Collected data entries:

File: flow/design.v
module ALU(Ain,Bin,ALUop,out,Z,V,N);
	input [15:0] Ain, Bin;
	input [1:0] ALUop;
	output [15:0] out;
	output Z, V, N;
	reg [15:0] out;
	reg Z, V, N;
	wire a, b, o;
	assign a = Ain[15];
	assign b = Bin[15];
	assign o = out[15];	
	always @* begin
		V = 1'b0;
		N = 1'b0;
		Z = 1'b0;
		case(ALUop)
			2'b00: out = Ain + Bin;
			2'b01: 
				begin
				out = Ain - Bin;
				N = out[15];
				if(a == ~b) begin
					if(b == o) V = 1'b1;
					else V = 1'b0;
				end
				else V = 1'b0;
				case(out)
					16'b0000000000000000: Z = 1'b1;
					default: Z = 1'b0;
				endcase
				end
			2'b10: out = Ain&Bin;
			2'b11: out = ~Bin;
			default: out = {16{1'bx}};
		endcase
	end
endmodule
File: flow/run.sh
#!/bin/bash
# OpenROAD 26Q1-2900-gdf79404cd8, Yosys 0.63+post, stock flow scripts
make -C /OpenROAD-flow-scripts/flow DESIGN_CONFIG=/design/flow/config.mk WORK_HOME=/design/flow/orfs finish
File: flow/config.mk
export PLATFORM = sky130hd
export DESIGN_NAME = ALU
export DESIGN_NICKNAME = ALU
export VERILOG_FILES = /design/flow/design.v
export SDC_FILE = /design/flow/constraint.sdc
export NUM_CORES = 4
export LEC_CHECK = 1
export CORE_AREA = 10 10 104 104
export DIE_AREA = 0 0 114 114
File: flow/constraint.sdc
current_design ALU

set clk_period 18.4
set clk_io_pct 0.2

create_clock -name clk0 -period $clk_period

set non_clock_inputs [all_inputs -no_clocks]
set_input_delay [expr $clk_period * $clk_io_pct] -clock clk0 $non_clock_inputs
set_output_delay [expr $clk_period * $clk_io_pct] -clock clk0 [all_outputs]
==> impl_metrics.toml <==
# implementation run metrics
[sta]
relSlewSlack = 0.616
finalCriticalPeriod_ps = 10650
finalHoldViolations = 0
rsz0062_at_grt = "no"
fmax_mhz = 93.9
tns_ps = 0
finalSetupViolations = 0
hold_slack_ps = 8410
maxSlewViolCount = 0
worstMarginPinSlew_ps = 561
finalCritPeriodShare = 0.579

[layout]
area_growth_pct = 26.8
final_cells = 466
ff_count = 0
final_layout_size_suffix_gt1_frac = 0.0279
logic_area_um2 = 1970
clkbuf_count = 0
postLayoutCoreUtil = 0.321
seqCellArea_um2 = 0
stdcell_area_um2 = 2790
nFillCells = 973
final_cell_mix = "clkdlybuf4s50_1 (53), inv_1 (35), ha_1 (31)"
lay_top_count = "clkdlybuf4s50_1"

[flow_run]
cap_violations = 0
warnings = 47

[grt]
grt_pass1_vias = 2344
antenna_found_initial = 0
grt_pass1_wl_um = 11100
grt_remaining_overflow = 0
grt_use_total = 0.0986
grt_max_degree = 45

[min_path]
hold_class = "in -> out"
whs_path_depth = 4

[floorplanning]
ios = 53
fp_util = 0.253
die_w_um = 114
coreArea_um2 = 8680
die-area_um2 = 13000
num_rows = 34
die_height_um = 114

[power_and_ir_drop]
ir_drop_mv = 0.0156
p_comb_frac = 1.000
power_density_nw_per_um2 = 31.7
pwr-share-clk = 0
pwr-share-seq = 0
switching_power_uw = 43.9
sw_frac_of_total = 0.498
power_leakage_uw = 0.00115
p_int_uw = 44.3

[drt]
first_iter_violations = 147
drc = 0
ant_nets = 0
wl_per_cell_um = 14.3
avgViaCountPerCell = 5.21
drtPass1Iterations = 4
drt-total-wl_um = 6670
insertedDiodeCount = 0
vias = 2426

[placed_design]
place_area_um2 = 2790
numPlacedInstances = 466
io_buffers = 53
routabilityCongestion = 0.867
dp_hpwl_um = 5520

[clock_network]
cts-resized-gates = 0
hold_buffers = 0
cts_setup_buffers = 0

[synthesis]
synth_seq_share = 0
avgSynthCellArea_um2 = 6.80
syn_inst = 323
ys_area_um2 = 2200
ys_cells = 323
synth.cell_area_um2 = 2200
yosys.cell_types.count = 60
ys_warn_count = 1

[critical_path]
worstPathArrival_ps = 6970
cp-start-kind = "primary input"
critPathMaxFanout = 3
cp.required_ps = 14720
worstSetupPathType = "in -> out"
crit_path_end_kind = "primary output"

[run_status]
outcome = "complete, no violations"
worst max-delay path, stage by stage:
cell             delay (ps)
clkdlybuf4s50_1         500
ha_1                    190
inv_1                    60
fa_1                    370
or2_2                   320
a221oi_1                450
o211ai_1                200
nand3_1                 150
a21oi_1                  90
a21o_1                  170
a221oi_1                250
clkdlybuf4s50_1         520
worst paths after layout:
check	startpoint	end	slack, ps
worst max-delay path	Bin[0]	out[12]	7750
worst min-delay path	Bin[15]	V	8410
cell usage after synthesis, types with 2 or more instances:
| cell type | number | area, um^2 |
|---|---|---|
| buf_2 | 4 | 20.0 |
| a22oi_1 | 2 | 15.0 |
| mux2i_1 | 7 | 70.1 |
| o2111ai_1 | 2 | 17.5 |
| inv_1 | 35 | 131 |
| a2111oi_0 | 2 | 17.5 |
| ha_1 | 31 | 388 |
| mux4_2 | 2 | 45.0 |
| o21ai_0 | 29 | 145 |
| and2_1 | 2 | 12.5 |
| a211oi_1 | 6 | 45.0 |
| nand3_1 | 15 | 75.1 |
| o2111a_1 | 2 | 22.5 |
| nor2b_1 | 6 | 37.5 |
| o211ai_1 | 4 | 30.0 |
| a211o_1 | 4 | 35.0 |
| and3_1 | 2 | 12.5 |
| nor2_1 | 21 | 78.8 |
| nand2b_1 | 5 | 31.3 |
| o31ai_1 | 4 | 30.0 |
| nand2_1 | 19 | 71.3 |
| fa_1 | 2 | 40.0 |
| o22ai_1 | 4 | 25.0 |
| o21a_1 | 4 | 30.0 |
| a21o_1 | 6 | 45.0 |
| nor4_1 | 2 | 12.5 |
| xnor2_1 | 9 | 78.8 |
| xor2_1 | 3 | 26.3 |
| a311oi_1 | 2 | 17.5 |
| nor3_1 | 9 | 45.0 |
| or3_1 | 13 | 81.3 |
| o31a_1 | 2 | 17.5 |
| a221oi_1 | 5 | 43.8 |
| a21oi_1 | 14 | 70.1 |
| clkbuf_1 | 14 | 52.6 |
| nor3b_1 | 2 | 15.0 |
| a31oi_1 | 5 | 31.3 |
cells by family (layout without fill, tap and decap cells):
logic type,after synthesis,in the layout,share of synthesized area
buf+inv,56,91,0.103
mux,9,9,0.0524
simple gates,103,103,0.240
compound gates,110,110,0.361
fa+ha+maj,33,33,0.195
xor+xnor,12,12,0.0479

YOUR INSTRUCTIONS: Pull every line containing "assign" from the data.

RESPONSE BELOW:
	assign a = Ain[15];
	assign b = Bin[15];
	assign o = out[15];	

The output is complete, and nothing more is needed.